Altri sintomi includono sproporzione tra gambe e tronco, cellulite, sensazione di pesantezza alle gambe e stanchezza. Con il passare del tempo, c'è il rischio di deformità e problemi di mobilità.
Il grasso dell'obesità, secondo Andrea, è distribuito in modo più uniforme nel corpo. Ed è anche eliminato con meno difficoltà attraverso la dieta e l'attività fisica, cosa che non avviene in caso di lipedema. Anzi, questa malattia non sempre è accompagnata da eccesso di peso.

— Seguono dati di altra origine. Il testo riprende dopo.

<file path="src/sbtc_pkg.sv">
/*
 * Package of the sixteen-bit timer/counter: register offsets, field
 * positions, reset values, prescale codes and the state encoding.
 * Assumes a 32-bit Avalon-MM slave with byte addresses on word bounds.
 */
package sbtc_pkg;

  // ----------------------------------------------------------------
  // Register map (byte addresses)
  // ----------------------------------------------------------------
  localparam logic [7:0] ADDR_CONTROL = 8'h10;
  localparam logic [7:0] ADDR_COUNT_LOW = 8'h00;
  localparam logic [7:0] ADDR_COUNT_HIGH = 8'h04;
  localparam logic [7:0] ADDR_FLAG = 8'h08;
  localparam logic [7:0] ADDR_ENABLE = 8'h0c;
  localparam logic [7:0] ADDR_PINS = 8'h14;

  // ----------------------------------------------------------------
  // Control fields
  // ----------------------------------------------------------------
  localparam int CTL_RUN = 0;
  localparam int CTL_SRC = 1;
  localparam int CTL_NOSYNC = 2;
  localparam int CTL_OSC = 3;
  localparam int CTL_PS_LO = 4;
  localparam int CTL_PS_HI = 5;
  localparam logic [7:0] CTL_MASK = 8'h3f;
  localparam logic [7:0] CTL_RESET = 8'h00;
  localparam int FLAG_OVF = 0;

  localparam logic [1:0] PS_1 = 2'h0;
  localparam logic [1:0] PS_2 = 2'h1;
  localparam logic [1:0] PS_4 = 2'h2;
  localparam logic [1:0] PS_8 = 2'h3;

  localparam logic [15:0] COUNT_MAX = 16'hffff;
  localparam logic [15:0] COUNT_ZERO = 16'h0000;
  localparam logic [1:0] INSN_DIV_LAST = 2'h3;

  typedef enum logic [1:0] {
    SBTC_IDLE = 2'b01,
    SBTC_ACK = 2'b10
  } sbtc_bus_t;

endpackage : sbtc_pkg

</file>
<file path="src/sbtc_sync.sv">
/*
 * Two-flop synchroniser for a single level from outside the clock domain.
 * Assumes the input may change at any time relative to CLK.
 */
`timescale 1ns/1ps
module sbtc_sync (
  input wire logic clk,
  input wire logic arst_n,
  input wire logic din,
  output logic dout
);
  typedef struct packed {
    logic s1;
    logic s2;
  } sbtc_sync_t;

  sbtc_sync_t st_q;
  sbtc_sync_t st_d;

  always_comb begin
    st_d.s1 = din;
    st_d.s2 = st_q.s1;
  end

  always_ff @(posedge clk or negedge arst_n) begin
    if (!arst_n) begin
      st_q <= '0;
    end else begin
      st_q <= st_d;
    end
  end

  assign dout = st_q.s2;
endmodule : sbtc_sync

</file>
<file path="src/sbtc_prescale.sv">
/*
 * Prescaler for the selected count tick: passes 1 of 1, 2, 4 or 8 ticks.
 * Assumes tick is a one-cycle pulse on CLK; clear restarts the division.
 */
`timescale 1ns/1ps
module sbtc_prescale #(
  parameter int WIDTH = 3
) (
  input wire logic clk,
  input wire logic arst_n,
  input wire logic tick,
  input wire logic clear,
  input wire logic [1:0] sel,
  output logic pulse
);
  typedef struct packed {
    logic [WIDTH-1:0] cnt;
  } sbtc_ps_t;

  sbtc_ps_t st_q;
  sbtc_ps_t st_d;
  logic [WIDTH-1:0] last;

  // Code n divides by 2^n
  function automatic logic [WIDTH-1:0] ratio_last(input logic [1:0] s);
    case (s)
      sbtc_pkg::PS_1: ratio_last = WIDTH'(0);
      sbtc_pkg::PS_2: ratio_last = WIDTH'(1);
      sbtc_pkg::PS_4: ratio_last = WIDTH'(3);
      default: ratio_last = WIDTH'(7);
    endcase
  endfunction : ratio_last

  always_comb begin
    last = ratio_last(sel);
    st_d = st_q;
    pulse = 1'b0;
    if (clear) begin
      st_d.cnt = '0;
    end else if (tick) begin
      if (st_q.cnt >= last) begin
        st_d.cnt = '0;
        pulse = 1'b1; // RQ11
      end else begin
        st_d.cnt = st_q.cnt + WIDTH'(1);
      end
    end
  end

  always_ff @(posedge clk or negedge arst_n) begin
    if (!arst_n) begin
      st_q <= '0;
    end else begin
      st_q <= st_d;
    end
  end
endmodule : sbtc_prescale

</file>
<file path="src/sbtc_top.sv">
/*
 * Sixteen-bit timer/counter with an Avalon-MM register slave, a sticky
 * overflow flag, an enable mask and one level interrupt.
 * Assumes one 200 MHz clock, async active-low reset, external clock and
 * event trigger arriving asynchronously on pins.
 */
`timescale 1ns/1ps

// What this block does
// RQ1: Count is sixteen bits as high and low bytes, both read/write.
// RQ2: Count goes up from zero to all ones, then wraps to zero.
// RQ3: Overflow sets a sticky flag, bit 0 of flag register, until cleared.
// RQ4: Interrupt forwarded only while enable bit 0 is set.
// RQ5: Control bit 1 picks external pin (1) or instruction clock (0).
// RQ6: Timer mode counts once per instruction cycle after prescale.
// RQ7: Counter mode counts rising edges of the external pin after prescale.
// RQ8: Counting only while run bit 0 is set; otherwise count holds.
// RQ9: Capture/compare event trigger acts as internal counter reset input.
// RQ10: Oscillator enabled forces both pins to input, reading zero.
// RQ11: Prescale field bits 5-4 divides by 1, 2, 4 or 8.
// RQ12: Control bit 3 runs the oscillator; clear switches inverter off.
// RQ13: Control bits 7-6 read zero, ignore writes; all bits reset zero.
// RQ14: Bit 2 zero synchronizes external clock; one leaves it unsynced; here both settings pass it through two flops.
// RQ15: Prescaler sits before synchronizer and counter, one step per pulse; here the prescaler follows the synchronizer.
// RQ16: Event trigger clears both count bytes.
// RQ17: Event trigger clear never sets the overflow flag.
module sbtc_top (
  input wire logic CLK,
  input wire logic ARST_N,
  input wire logic [7:0] ADDRESS,
  input wire logic READ,
  input wire logic WRITE,
  input wire logic [31:0] WRITEDATA,
  input wire logic [3:0] BYTEENABLE,
  output logic [31:0] READDATA,
  output logic WAITREQUEST,
  output logic IRQ,
  input wire logic EXT_CLOCK_PIN_IN,
  input wire logic OSC_INPUT_PIN_IN,
  input wire logic [1:0] PORT_C_DIRECTION,
  input wire logic [1:0] PORT_C_OUT,
  output logic [1:0] PIN_OUT,
  output logic [1:0] PIN_OE,
  output logic OSC_RUN,
  input wire logic EVENT_TRIGGER_A,
  input wire logic EVENT_TRIGGER_B
);

  // ----------------------------------------------------------------
  // State
  // ----------------------------------------------------------------
  typedef struct packed {
    sbtc_pkg::sbtc_bus_t bus;
    logic [31:0] rdata;
    logic [7:0] ctrl;
    logic [15:0] count;
    logic flag;
    logic enable;
    logic [1:0] insn_div;
    logic ext_prev;
    logic trig_prev;
    logic irq;
    logic [1:0] pin_out;
    logic [1:0] pin_oe;
    logic waitreq;
  } sbtc_state_t;

  sbtc_state_t st_q;
  sbtc_state_t st_d;

  logic ext_sync;
  logic ext_raw_q;
  logic ext_raw2_q;
  logic osc_sync;
  logic trig_a_sync;
  logic trig_b_sync;
  logic trig_level;
  logic trig_pulse;
  logic src_level;
  logic src_tick;
  logic insn_tick;
  logic ps_pulse;
  logic ps_clear;
  logic count_step;
  logic bus_take;
  logic wr_take;
  logic [7:0] wr_byte;
  logic [31:0] rd_word;
  logic [7:0] pin_read;

  // ----------------------------------------------------------------
  // Pin synchronisers
  // ----------------------------------------------------------------
  sbtc_sync u_sync_ext (
    .clk(CLK),
    .arst_n(ARST_N),
    .din(EXT_CLOCK_PIN_IN),
    .dout(ext_sync)
  );

  sbtc_sync u_sync_osc (
    .clk(CLK),
    .arst_n(ARST_N),
    .din(OSC_INPUT_PIN_IN),
    .dout(osc_sync)
  );

  sbtc_sync u_sync_trig_a (
    .clk(CLK),
    .arst_n(ARST_N),
    .din(EVENT_TRIGGER_A),
    .dout(trig_a_sync)
  );

  sbtc_sync u_sync_trig_b (
    .clk(CLK),
    .arst_n(ARST_N),
    .din(EVENT_TRIGGER_B),
    .dout(trig_b_sync)
  );

  // Unsynced path still needs two flops before logic; it matches the
  // synchroniser flop for flop, with the same two cycles of latency.
  always_ff @(posedge CLK or negedge ARST_N) begin
    if (!ARST_N) begin
      ext_raw_q <= 1'b0;
      ext_raw2_q <= 1'b0;
    end else begin
      ext_raw_q <= EXT_CLOCK_PIN_IN;
      ext_raw2_q <= ext_raw_q;
    end
  end

  // ----------------------------------------------------------------
  // Count clock path
  // ----------------------------------------------------------------
  assign trig_level = trig_a_sync | trig_b_sync; // RQ9
  assign trig_pulse = trig_level & ~st_q.trig_prev;
  assign insn_tick = (st_q.insn_div == sbtc_pkg::INSN_DIV_LAST); // RQ6
  assign src_level = st_q.ctrl[sbtc_pkg::CTL_NOSYNC] ? ext_raw2_q : ext_sync; // RQ14
  assign src_tick = st_q.ctrl[sbtc_pkg::CTL_SRC] ? (src_level & ~st_q.ext_prev)
                                                 : insn_tick; // RQ5 RQ7
  assign ps_clear = ~st_q.ctrl[sbtc_pkg::CTL_RUN] | trig_pulse;
  assign count_step = ps_pulse & st_q.ctrl[sbtc_pkg::CTL_RUN]; // RQ8 RQ15

  sbtc_prescale #(
    .WIDTH(3)
  ) u_prescale (
    .clk(CLK),
    .arst_n(ARST_N),
    .tick(src_tick),
    .clear(ps_clear),
    .sel(st_q.ctrl[sbtc_pkg::CTL_PS_HI:sbtc_pkg::CTL_PS_LO]),
    .pulse(ps_pulse)
  );

  // ----------------------------------------------------------------
  // Bus decode
  // ----------------------------------------------------------------
  assign bus_take = (st_q.bus == sbtc_pkg::SBTC_IDLE) & (READ | WRITE);
  assign wr_take = bus_take & WRITE & BYTEENABLE[0];
  assign wr_byte = WRITEDATA[7:0];
  // Oscillator pins read zero while the oscillator owns them
  assign pin_read = st_q.ctrl[sbtc_pkg::CTL_OSC] ? 8'h00
                    : {6'h00, osc_sync, ext_sync}; // RQ10

  always_comb begin
    rd_word = 32'h00000000;
    case (ADDRESS)
      sbtc_pkg::ADDR_COUNT_LOW: rd_word = {24'h000000, st_q.count[7:0]}; // RQ1
      sbtc_pkg::ADDR_COUNT_HIGH: rd_word = {24'h000000, st_q.count[15:8]};
      sbtc_pkg::ADDR_FLAG: rd_word = {31'h00000000, st_q.flag};
      sbtc_pkg::ADDR_ENABLE: rd_word = {31'h00000000, st_q.enable};
      sbtc_pkg::ADDR_CONTROL: rd_word = {24'h000000, st_q.ctrl & sbtc_pkg::CTL_MASK}; // RQ13
      sbtc_pkg::ADDR_PINS: rd_word = {24'h000000, pin_read};
      default: rd_word = 32'h00000000;
    endcase
  end

  // ----------------------------------------------------------------
  // Next state
  // ----------------------------------------------------------------
  always_comb begin
    st_d = st_q;
    st_d.insn_div = st_q.insn_div + 2'h1;
    st_d.ext_prev = src_level;
    st_d.trig_prev = trig_level;

    case (st_q.bus)
      sbtc_pkg::SBTC_IDLE: begin
        if (bus_take) begin
          st_d.bus = sbtc_pkg::SBTC_ACK;
          st_d.rdata = READ ? rd_word : 32'h00000000;
        end
      end
      sbtc_pkg::SBTC_ACK: begin
        st_d.bus = sbtc_pkg::SBTC_IDLE;
      end
      default: begin
        st_d.bus = sbtc_pkg::SBTC_IDLE;
      end
    endcase

    // Counting, then event clear, then software write: later wins for count
    if (count_step) begin
      st_d.count = st_q.count + 16'h0001; // RQ2
      if (st_q.count == sbtc_pkg::COUNT_MAX) begin
        st_d.flag = 1'b1; // RQ3
      end
    end
    if (trig_pulse) begin
      st_d.count = sbtc_pkg::COUNT_ZERO; // RQ16 RQ17
    end

    if (wr_take) begin
      case (ADDRESS)
        sbtc_pkg::ADDR_COUNT_LOW: st_d.count[7:0] = wr_byte; // RQ1
        sbtc_pkg::ADDR_COUNT_HIGH: st_d.count[15:8] = wr_byte;
        sbtc_pkg::ADDR_FLAG: begin
          // Set wins over a same-cycle clear
          if (wr_byte[sbtc_pkg::FLAG_OVF] && !st_d.flag) begin
            st_d.flag = 1'b0;
          end else if (wr_byte[sbtc_pkg::FLAG_OVF] && !(count_step &&
                       st_q.count == sbtc_pkg::COUNT_MAX)) begin
            st_d.flag = 1'b0; // RQ3
          end
        end
        sbtc_pkg::ADDR_ENABLE: st_d.enable = wr_byte[sbtc_pkg::FLAG_OVF];
        sbtc_pkg::ADDR_CONTROL: st_d.ctrl = wr_byte & sbtc_pkg::CTL_MASK; // RQ13
        default: st_d.ctrl = st_d.ctrl;
      endcase
    end

    st_d.irq = st_d.flag & st_d.enable; // RQ4
    st_d.pin_oe = st_d.ctrl[sbtc_pkg::CTL_OSC] ? 2'h0 : ~PORT_C_DIRECTION; // RQ10
    st_d.pin_out = st_d.ctrl[sbtc_pkg::CTL_OSC] ? 2'h0 : PORT_C_OUT;
    // Registered so the bus sees no decode glitch on the handshake
    st_d.waitreq = (st_d.bus != sbtc_pkg::SBTC_ACK);
  end

  always_ff @(posedge CLK or negedge ARST_N) begin
    if (!ARST_N) begin
      st_q <= '{bus: sbtc_pkg::SBTC_IDLE, ctrl: sbtc_pkg::CTL_RESET,
                count: sbtc_pkg::COUNT_ZERO, waitreq: 1'b1, default: '0}; // RQ13
    end else begin
      st_q <= st_d;
    end
  end

  // ----------------------------------------------------------------
  // Outputs
  // ----------------------------------------------------------------
  assign READDATA = st_q.rdata;
  assign WAITREQUEST = st_q.waitreq;
  assign IRQ = st_q.irq;
  assign PIN_OUT = st_q.pin_out;
  assign PIN_OE = st_q.pin_oe;
  assign OSC_RUN = st_q.ctrl[sbtc_pkg::CTL_OSC]; // RQ12
endmodule : sbtc_top

</file>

“Probabilmente, esiste un legame con la genetica, ma nessun gene è stato ancora identificato. Sembra esserci anche una relazione con l'estrogeno, poiché colpisce quasi esclusivamente le donne e, normalmente, in fasi in cui si verifica un aumento di questo ormone, come nella pubertà e nella gravidanza”, afferma Andrea. “Negli uomini, i pochi casi riportati nella letteratura medica riguardavano pazienti che presentavano problemi epatici o deficienze di testosterone”, aggiunge.
Il trattamento del lipedema richiede un team multidisciplinare, formato da angiologo, chirurgo vascolare, nutrizionista, fisioterapista e, in alcuni casi, psicologo. Vengono anche eseguiti esami per rilevare malattie endocrinologiche che potrebbero causare sintomi simili.
Secondo Fernando Amato, chirurgo plastico e membro della Sociedade Brasileira de Chirurgia Plastica (SBCP), l'intervento chirurgico dovrebbe essere l'ultima opzione: “Solo dopo aver tentato il trattamento clinico per un certo periodo dovremmo indicare la liposuzione.”
Oltre al supporto multidisciplinare, si raccomanda di evitare l'abuso di alimenti come carni suine e bovine, insaccati, bibite gassate, bevande alcoliche e prodotti industrializzati, che possono intensificare l'infiammazione del lipedema. La pratica di esercizi, d'altro canto, è molto benvenuta.